> [EXERCISE PROMPT]
Scan the records below and copy every line that contains the string "placement".

Start of MATERIAL SHOWN

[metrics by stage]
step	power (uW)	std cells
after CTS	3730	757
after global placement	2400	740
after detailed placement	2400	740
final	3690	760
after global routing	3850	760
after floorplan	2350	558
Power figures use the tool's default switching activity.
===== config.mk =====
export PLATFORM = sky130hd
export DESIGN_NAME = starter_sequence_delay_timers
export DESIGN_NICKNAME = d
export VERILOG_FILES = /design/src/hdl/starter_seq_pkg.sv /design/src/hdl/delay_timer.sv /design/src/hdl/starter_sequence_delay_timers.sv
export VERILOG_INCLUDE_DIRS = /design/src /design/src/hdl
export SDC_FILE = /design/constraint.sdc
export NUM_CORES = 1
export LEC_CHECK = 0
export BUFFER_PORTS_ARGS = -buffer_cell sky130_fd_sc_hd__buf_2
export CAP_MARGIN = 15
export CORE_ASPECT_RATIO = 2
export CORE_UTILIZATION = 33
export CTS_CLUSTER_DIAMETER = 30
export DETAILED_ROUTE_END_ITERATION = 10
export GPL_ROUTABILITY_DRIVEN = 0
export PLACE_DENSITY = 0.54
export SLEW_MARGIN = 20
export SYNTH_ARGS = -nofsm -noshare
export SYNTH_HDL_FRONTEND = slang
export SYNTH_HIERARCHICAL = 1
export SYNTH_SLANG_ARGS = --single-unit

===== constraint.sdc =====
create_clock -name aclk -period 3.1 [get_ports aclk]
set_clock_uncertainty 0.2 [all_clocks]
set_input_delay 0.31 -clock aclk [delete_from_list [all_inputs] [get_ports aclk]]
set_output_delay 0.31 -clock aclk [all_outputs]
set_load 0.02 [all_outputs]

End of MATERIAL SHOWN
Start of MATERIAL SHOWN

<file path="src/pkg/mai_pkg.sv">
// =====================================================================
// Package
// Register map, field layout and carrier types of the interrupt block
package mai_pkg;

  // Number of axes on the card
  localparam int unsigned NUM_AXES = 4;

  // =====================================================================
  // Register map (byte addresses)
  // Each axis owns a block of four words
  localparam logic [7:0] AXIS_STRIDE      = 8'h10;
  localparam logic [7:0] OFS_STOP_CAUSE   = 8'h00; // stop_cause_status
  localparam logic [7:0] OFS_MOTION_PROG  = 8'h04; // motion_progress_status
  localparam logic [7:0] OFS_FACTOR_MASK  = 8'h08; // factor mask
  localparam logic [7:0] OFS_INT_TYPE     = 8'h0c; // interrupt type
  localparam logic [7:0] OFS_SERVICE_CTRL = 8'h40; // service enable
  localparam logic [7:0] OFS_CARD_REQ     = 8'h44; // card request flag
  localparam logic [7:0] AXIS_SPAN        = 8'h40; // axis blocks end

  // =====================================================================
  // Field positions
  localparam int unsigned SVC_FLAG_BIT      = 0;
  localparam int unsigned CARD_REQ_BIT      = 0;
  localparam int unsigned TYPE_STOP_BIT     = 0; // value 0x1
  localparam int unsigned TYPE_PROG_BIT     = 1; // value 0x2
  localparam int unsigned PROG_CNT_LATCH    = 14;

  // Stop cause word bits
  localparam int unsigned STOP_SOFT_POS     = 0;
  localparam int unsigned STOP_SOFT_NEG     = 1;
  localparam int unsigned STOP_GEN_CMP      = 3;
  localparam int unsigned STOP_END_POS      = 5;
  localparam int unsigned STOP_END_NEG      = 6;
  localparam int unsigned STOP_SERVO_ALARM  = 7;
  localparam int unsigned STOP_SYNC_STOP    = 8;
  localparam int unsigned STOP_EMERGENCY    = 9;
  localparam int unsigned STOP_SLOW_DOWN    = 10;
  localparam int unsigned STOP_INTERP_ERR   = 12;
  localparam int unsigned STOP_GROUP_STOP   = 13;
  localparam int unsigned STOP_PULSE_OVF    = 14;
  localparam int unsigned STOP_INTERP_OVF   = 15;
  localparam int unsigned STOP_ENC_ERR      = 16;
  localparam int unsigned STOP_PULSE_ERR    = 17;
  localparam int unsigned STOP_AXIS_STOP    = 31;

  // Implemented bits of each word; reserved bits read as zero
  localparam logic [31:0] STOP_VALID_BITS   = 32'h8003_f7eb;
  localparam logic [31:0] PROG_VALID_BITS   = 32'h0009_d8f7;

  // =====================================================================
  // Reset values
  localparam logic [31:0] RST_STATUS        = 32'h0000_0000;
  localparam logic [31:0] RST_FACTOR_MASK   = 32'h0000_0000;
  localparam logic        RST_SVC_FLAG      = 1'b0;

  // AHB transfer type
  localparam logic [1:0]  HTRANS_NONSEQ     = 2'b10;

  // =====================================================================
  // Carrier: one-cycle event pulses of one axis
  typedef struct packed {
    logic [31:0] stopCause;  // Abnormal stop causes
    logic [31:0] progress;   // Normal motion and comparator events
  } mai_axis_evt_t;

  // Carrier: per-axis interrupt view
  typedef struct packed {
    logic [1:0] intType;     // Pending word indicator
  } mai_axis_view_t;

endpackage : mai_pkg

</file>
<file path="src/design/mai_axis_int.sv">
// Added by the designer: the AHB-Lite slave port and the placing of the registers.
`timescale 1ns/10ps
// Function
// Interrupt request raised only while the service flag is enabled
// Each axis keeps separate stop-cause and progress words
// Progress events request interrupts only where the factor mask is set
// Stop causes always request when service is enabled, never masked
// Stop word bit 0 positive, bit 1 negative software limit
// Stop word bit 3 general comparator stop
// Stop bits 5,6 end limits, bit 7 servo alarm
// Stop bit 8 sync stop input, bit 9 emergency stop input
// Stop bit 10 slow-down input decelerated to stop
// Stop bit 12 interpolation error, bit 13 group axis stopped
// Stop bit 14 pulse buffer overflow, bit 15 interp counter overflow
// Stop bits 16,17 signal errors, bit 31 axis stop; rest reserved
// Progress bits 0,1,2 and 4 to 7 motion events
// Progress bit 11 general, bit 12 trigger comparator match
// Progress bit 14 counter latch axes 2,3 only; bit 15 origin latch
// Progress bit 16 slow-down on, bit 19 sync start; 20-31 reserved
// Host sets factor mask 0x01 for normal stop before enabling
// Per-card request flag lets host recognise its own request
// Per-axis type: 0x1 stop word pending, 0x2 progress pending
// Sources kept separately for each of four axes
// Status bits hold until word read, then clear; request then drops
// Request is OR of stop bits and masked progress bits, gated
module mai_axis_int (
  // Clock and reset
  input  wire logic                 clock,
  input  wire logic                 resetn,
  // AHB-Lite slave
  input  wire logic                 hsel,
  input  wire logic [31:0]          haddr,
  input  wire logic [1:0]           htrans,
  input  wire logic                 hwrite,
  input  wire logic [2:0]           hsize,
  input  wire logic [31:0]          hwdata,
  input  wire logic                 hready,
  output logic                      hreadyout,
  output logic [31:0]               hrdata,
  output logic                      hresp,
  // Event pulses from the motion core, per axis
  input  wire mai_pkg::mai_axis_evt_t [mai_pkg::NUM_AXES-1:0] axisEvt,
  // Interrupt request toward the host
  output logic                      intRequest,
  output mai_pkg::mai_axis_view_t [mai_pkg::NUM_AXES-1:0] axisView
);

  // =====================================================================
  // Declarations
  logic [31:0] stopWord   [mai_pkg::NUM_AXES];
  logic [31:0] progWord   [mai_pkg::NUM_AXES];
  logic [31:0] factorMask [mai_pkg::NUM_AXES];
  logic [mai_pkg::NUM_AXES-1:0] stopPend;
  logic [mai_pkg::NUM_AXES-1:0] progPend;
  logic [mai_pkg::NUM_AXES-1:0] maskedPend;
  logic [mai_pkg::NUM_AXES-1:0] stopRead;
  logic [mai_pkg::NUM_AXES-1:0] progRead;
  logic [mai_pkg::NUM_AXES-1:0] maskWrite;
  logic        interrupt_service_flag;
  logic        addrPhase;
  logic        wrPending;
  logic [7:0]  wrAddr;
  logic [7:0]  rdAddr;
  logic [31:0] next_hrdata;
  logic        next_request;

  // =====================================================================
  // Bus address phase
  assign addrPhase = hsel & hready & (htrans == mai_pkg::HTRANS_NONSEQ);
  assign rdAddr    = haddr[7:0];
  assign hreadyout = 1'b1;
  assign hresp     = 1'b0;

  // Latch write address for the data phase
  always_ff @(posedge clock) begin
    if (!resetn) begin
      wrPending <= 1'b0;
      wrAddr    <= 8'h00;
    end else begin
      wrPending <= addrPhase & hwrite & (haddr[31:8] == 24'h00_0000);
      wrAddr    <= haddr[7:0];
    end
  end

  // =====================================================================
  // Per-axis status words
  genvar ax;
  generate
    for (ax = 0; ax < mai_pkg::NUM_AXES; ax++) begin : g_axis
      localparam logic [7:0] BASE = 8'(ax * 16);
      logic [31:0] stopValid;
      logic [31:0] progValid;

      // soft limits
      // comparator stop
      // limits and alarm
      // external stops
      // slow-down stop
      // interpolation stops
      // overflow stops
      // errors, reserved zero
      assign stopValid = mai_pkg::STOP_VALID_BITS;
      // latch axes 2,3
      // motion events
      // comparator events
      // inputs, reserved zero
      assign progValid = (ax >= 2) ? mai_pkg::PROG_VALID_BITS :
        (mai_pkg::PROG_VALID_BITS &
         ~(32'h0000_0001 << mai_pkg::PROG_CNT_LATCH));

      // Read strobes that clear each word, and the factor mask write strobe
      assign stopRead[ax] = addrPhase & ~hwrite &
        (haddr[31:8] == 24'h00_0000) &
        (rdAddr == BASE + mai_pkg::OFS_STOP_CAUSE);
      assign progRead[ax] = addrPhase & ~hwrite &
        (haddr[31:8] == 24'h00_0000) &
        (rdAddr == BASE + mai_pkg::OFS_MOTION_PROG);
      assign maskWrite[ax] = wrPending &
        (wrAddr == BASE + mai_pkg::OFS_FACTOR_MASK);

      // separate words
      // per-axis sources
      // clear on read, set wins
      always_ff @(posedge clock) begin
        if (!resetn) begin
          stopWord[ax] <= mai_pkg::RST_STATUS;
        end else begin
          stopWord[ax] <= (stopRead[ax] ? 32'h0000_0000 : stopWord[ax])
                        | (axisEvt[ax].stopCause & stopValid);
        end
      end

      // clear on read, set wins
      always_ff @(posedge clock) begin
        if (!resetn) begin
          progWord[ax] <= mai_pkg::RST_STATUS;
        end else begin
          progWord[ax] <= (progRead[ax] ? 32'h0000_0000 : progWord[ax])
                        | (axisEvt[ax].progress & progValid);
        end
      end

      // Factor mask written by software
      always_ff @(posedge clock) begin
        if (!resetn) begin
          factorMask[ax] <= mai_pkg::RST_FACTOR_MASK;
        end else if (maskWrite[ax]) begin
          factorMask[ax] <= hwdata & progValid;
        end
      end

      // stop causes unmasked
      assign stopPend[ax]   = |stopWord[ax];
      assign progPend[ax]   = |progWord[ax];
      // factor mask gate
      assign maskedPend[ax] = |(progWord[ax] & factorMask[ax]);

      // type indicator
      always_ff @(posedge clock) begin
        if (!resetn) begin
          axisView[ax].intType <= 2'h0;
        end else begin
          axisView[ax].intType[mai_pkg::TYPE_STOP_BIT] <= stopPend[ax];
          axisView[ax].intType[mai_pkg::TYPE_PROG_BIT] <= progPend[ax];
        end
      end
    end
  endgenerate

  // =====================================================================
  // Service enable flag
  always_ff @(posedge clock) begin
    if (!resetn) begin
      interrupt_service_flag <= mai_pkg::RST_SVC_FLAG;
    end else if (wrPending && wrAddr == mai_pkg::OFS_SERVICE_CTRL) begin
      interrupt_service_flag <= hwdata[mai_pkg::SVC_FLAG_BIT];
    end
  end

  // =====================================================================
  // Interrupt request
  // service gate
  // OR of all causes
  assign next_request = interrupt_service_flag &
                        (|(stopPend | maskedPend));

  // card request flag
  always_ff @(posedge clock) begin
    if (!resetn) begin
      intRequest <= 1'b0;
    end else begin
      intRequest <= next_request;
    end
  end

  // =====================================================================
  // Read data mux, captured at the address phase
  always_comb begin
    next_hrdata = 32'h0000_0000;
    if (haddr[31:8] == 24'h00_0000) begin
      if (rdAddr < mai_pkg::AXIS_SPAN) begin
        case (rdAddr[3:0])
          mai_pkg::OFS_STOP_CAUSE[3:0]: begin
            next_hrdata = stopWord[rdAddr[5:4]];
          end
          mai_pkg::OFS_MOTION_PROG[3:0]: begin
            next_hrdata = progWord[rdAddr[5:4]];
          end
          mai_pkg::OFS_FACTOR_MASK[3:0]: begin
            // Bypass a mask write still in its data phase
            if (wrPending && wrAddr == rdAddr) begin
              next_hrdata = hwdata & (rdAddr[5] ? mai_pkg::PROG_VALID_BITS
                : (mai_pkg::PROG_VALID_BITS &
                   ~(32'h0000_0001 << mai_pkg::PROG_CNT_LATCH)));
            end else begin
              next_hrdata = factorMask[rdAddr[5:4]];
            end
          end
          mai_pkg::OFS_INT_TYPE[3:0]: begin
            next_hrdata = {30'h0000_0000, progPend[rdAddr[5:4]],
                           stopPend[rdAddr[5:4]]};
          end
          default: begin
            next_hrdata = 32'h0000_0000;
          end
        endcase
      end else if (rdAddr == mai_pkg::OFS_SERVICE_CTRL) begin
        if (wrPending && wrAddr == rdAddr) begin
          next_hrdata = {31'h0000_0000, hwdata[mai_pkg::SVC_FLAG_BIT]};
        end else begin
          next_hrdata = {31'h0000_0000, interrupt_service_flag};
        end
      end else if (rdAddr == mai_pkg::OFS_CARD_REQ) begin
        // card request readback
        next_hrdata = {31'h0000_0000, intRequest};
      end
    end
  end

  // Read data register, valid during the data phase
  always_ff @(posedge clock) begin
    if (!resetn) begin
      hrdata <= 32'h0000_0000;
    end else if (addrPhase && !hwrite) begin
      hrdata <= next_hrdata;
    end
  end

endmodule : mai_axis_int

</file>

End of MATERIAL SHOWN

> [EXERCISE RESPONSE]
after global placement	2400	740
after detailed placement	2400	740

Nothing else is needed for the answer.